- _PROBLEM DETAILS_
Each record below is to be restated word for word.
◆ ◆ ◆ ◆ ◆
==> v34: inputs <==
==> flow/design.v <==
module fullreg #(  parameter N = 16 )(
    input [N-1:0] d,
    output reg [N-1:0] q,
    input clk,
    input en,
    input clr,  
    input rst   
    );
always @(posedge clk,posedge rst) begin
    if(rst)
        q<=0;
    else    
    if(en==1)begin
        if(clr)
            q<=0;
        else
            q<=d;
    end
end
endmodule
module exp_adder_bias (
    input  wire [7:0] exp1,    
    input  wire [7:0] exp2,    
    output wire [7:0] exp_out  
);
    wire [8:0] sum;            
    wire [8:0] sum_minus_bias;
    assign sum = exp1 + exp2;
    assign sum_minus_bias = sum - 9'd127;
    assign exp_out = sum_minus_bias[7:0];
endmodule
module exp_normalizer (
    input  wire        msb_mult,    
    input  wire [7:0]  exp_in,      
    output wire [7:0]  exp_out      
);
    assign exp_out = msb_mult ? (exp_in + 8'd1) : exp_in;
endmodule
module mantissa_normalizer (
    input  wire [47:0] mult_out,    
    output wire [23:0] mant_out     
);
    assign mant_out = mult_out[47] ? 
                      mult_out[47:24] : 
                      mult_out[46:23];
endmodule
◆ ◆ ◆ ◆ ◆
- _ANSWER BOX_
==> v34: inputs <==
==> flow/design.v <==
module fullreg #(  parameter N = 16 )(
    input [N-1:0] d,
    output reg [N-1:0] q,
    input clk,
    input en,
    input clr,  
    input rst   
    );
always @(posedge clk,posedge rst) begin
    if(rst)
        q<=0;
    else    
    if(en==1)begin
        if(clr)
            q<=0;
        else
            q<=d;
    end
end
endmodule
module exp_adder_bias (
    input  wire [7:0] exp1,    
    input  wire [7:0] exp2,    
    output wire [7:0] exp_out  
);
    wire [8:0] sum;            
    wire [8:0] sum_minus_bias;
    assign sum = exp1 + exp2;
    assign sum_minus_bias = sum - 9'd127;
    assign exp_out = sum_minus_bias[7:0];
endmodule
module exp_normalizer (
    input  wire        msb_mult,    
    input  wire [7:0]  exp_in,      
    output wire [7:0]  exp_out      
);
    assign exp_out = msb_mult ? (exp_in + 8'd1) : exp_in;
endmodule
module mantissa_normalizer (
    input  wire [47:0] mult_out,    
    output wire [23:0] mant_out     
);
    assign mant_out = mult_out[47] ? 
                      mult_out[47:24] : 
                      mult_out[46:23];
endmodule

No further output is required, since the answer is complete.